== DATASET RECORDS
Context: an optimization exercise on an open-source flow, tuned for small area. The choices shown serve that exercise and are no tape-out recipe. Function was checked by simulation only, so behaviour that the tests miss may differ from the original. Power is estimated from default activity; no workload was simulated.

==> flow/design.v <==
module All_Combined(
    input clock, reset,
    output hSync, vSync,
    output [3:0] vgaRed,
    output [3:0] vgaGreen,
    output [3:0] vgaBlue,
    input btnL,
    input btnR,
    input serve,
    input [9:0] serveX,
    input [9:0] serveY,
    input serveDirX,
    input serveDirY
    );
    function automatic ge10(input [9:0] a, input [9:0] c);
        integer i;
        reg r;
        begin
            r = 1'b1;
            for (i = 0; i < 10; i = i + 1)
                r = c[i] ? (a[i] & r) : (a[i] | r);
            ge10 = r;
        end
    endfunction
    function automatic le10(input [9:0] a, input [9:0] c);
        integer i;
        reg r;
        begin
            r = 1'b1;
            for (i = 0; i < 10; i = i + 1)
                r = c[i] ? (~a[i] | r) : (~a[i] & r);
            le10 = r;
        end
    endfunction
    function automatic near10(input [9:0] a, input [9:0] b);
        integer i;
        reg br;
        reg [9:0] d;
        begin
            br = 1'b0;
            for (i = 0; i < 10; i = i + 1) begin
                d[i] = a[i] ^ b[i] ^ br;
                br = (~a[i] & b[i]) | (~(a[i] ^ b[i]) & br);
            end
            near10 = ~br & ~|d[9:4] & ~(d[3] & (d[2] | d[1]));
        end
    endfunction
    reg [9:0] x, y;           
    wire xEnd = x[9] & x[8] & (&x[4:0]);           
    wire yEnd = y[9] & y[3] & y[1] & y[0];         
    wire [9:0] xInc, yInc;
    wire [10:0] xc, yc;
    assign xc[0] = 1'b1;
    assign yc[0] = 1'b1;
    genvar gi;
    generate for (gi = 0; gi < 10; gi = gi + 1) begin : inc
        assign xInc[gi] = x[gi] ^ xc[gi];
        assign yInc[gi] = y[gi] ^ yc[gi];
        assign xc[gi+1] = xc[gi] & x[gi];
        assign yc[gi+1] = yc[gi] & y[gi];
    end endgenerate
    always @(posedge clock or posedge reset)
        if (reset) begin
            x <= 0; y <= 0;
        end else begin
            x <= xEnd ? 10'd0 : xInc;
            if (xEnd) y <= yEnd ? 10'd0 : yInc;
        end
    wire x0 = ~|x;
    assign hSync = ge10(x, 689) & le10(x, 784);
    assign vSync = x0 ? (y == 512 || y == 513) : (y == 511 || y == 512);
    reg [9:0] ballX, ballY;
    reg vx, vy;               
    reg vyOn;                 
    reg gameOver;
    reg [4:0] brickOff;       
    reg [6:0] bar;            
    wire tick = x0 && (y == 481);
    wire [6:0] ph;
    wire [7:0] pb;
    assign pb[0] = 1'b0;
    generate for (gi = 0; gi < 7; gi = gi + 1) begin : padsub
        assign ph[gi] = ballX[gi+3] ^ bar[gi] ^ pb[gi];
        assign pb[gi+1] = (~ballX[gi+3] & bar[gi]) | (~(ballX[gi+3] ^ bar[gi]) & pb[gi]);
    end endgenerate
    wire ballFar = ge10(ballX, 1015);              
    wire pad = (~pb[7] & ~|ph[6:3] & ~&ph[2:0]) | ballFar;
    wire r1 = le10(ballX, 52);
    wire r2 = ge10(ballX, 621) & ~ballFar;
    wire r3 = le10(ballY, 42);
    wire yFar = ge10(ballY, 1015);
    wire r4 = ge10(ballY, 451) & ~yFar & pad;
    wire r5 = ge10(ballY, 461) & ~yFar;
    wire [10:0] cx, cy;
    assign cx[0] = tick;
    assign cy[0] = tick & vyOn;
    generate for (gi = 0; gi < 10; gi = gi + 1) begin : mv
        assign cx[gi+1] = cx[gi] & ~(ballX[gi] ^ vx);
        assign cy[gi+1] = cy[gi] & ~(ballY[gi] ^ vy);
    end endgenerate
    always @(posedge clock or posedge reset)
        if (reset) begin
            ballX <= 0; ballY <= 0; vyOn <= 0; gameOver <= 0;
        end else if (serve) begin
            ballX <= serveX; ballY <= serveY; vyOn <= 1; gameOver <= 0;
        end else begin
            ballX <= ballX ^ cx[9:0];
            ballY <= ballY ^ cy[9:0];
            if (!r1 && !r2 && (r3 || r4)) vyOn <= 1;
            if (!r1 && !r2 && !r3 && !r4 && r5) gameOver <= 1;
        end
    always @(posedge clock)
        if (serve) begin
            vx <= serveDirX; vy <= serveDirY;
        end else begin
            if (r1) vx <= 1;
            else if (r2) vx <= 0;
            else if (r3) vy <= 1;
            else if (r4) vy <= 0;
        end
    wire hitRow = le10(ballY, 61);
    wire [4:0] hit;
    assign hit[0] = hitRow & ((ge10(ballX, 61) & le10(ballX, 120)) | ballFar);
    assign hit[1] = hitRow & ge10(ballX, 181) & le10(ballX, 240);
    assign hit[2] = hitRow & ge10(ballX, 301) & le10(ballX, 360);
    assign hit[3] = hitRow & ge10(ballX, 421) & le10(ballX, 480);
    assign hit[4] = hitRow & ge10(ballX, 541) & le10(ballX, 600);
    always @(posedge clock or posedge reset)
        if (reset) brickOff <= 0;
        else brickOff <= brickOff | hit;
    wire barMax = bar[6] & bar[2] & bar[1] & bar[0];     
    wire barDn = btnL & |bar;
    wire barEn = tick & (barDn | (btnR & ~barMax));
    wire [7:0] cb;
    assign cb[0] = barEn;
    generate for (gi = 0; gi < 7; gi = gi + 1) begin : bmv
        assign cb[gi+1] = cb[gi] & (bar[gi] ^ barDn);
    end endgenerate
    always @(posedge clock or posedge reset)
        if (reset) bar <= 0;
        else bar <= bar ^ cb[6:0];
    wire border = (ge10(x, 42) & le10(x, 51) & ge10(y, 42) & le10(y, 471)) |
                  (ge10(x, 42) & le10(x, 631) & ((ge10(y, 32) & le10(y, 42)) | (ge10(y, 471) & le10(y, 480)))) |
                  (ge10(x, 631) & le10(x, 640) & ge10(y, 32) & le10(y, 480));
    wire brickRow = ge10(y, 52) & le10(y, 62);
    wire ng = ~gameOver;
    wire b1 = brickRow & ge10(x, 60) & le10(x, 130) & ~brickOff[0];
    wire b2 = brickRow & ge10(x, 180) & le10(x, 250) & ~brickOff[1];
    wire b3 = brickRow & ge10(x, 300) & le10(x, 370) & ~brickOff[2];
    wire b4 = brickRow & ge10(x, 420) & le10(x, 490) & ~brickOff[3];
    wire b5 = brickRow & ge10(x, 540) & le10(x, 610) & ~brickOff[4];
    wire ball = near10(x, ballX) & near10(y, ballY);
    wire [6:0] bd;
    wire [7:0] bbr;
    assign bbr[0] = 1'b0;
    generate for (gi = 0; gi < 7; gi = gi + 1) begin : barsub
        assign bd[gi] = x[gi+3] ^ bar[gi] ^ bbr[gi];
        assign bbr[gi+1] = (~x[gi+3] & bar[gi]) | (~(x[gi+3] ^ bar[gi]) & bbr[gi]);
    end endgenerate
    wire padl = ~bbr[7] & (~|bd[6:3] | (bd == 7'd8 & ~|x[2:0])) & ge10(y, 460) & le10(y, 465);
    wire cBorder = border;
    wire cObj = ~border & ng;
    wire cb1 = cObj & b1;
    wire cb2 = cObj & ~b1 & b2;
    wire cb3 = cObj & ~b1 & ~b2 & b3;
    wire cb4 = cObj & ~b1 & ~b2 & ~b3 & b4;
    wire cb5 = cObj & ~b1 & ~b2 & ~b3 & ~b4 & b5;
    wire cBall = cObj & ~b1 & ~b2 & ~b3 & ~b4 & ~b5 & ball;
    wire cBar = cObj & ~b1 & ~b2 & ~b3 & ~b4 & ~b5 & ~ball & padl;
    reg qR3;
    always @(posedge clock) qR3 <= cb1 | cb2 | cb5 | cBall | cBar;
    reg qR1;
    always @(posedge clock) qR1 <= cb4 | cb5 | cBall | cBar;
    reg qG1;
    always @(posedge clock) qG1 <= cBorder | cb1 | cBall;
    reg qG0;
    always @(posedge clock) qG0 <= cBorder | cb1 | cb2 | cb3 | cb4 | cb5 | cBall;
    wire R3 = qR3;
    wire R1 = qR1;
    wire G1 = qG1;
    wire G0 = qG0;
    wire R2 = (R3) | (~G1 & G0);
    wire R0 = (R3 & G1) | (R3 & ~G0) | (~R1 & ~G1 & G0);
    wire G3 = (~R3 & G0) | (R1) | (G1);
    wire G2 = ~((~R3 & ~R1 & ~G1) | (R3 & R1 & ~G1 & G0));
    wire B3 = (~R3 & R1) | (R3 & ~G1 & G0);
    wire B2 = (R3 & ~R1) | (R3 & ~G0);
    wire B0 = (~R3 & ~G1 & G0) | (R1 & ~G1 & G0);
    assign vgaRed = {R3, R2, R1, R0};
    assign vgaGreen = {G3, G2, G1, G0};
    assign vgaBlue = {B3, B2, 1'b0, B0};
endmodule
====
List the lines of the records where "yEnd" occurs.

▶ [ANSWER TO THE PROBLEM]
    wire yEnd = y[9] & y[3] & y[1] & y[0];         
            if (xEnd) y <= yEnd ? 10'd0 : yInc;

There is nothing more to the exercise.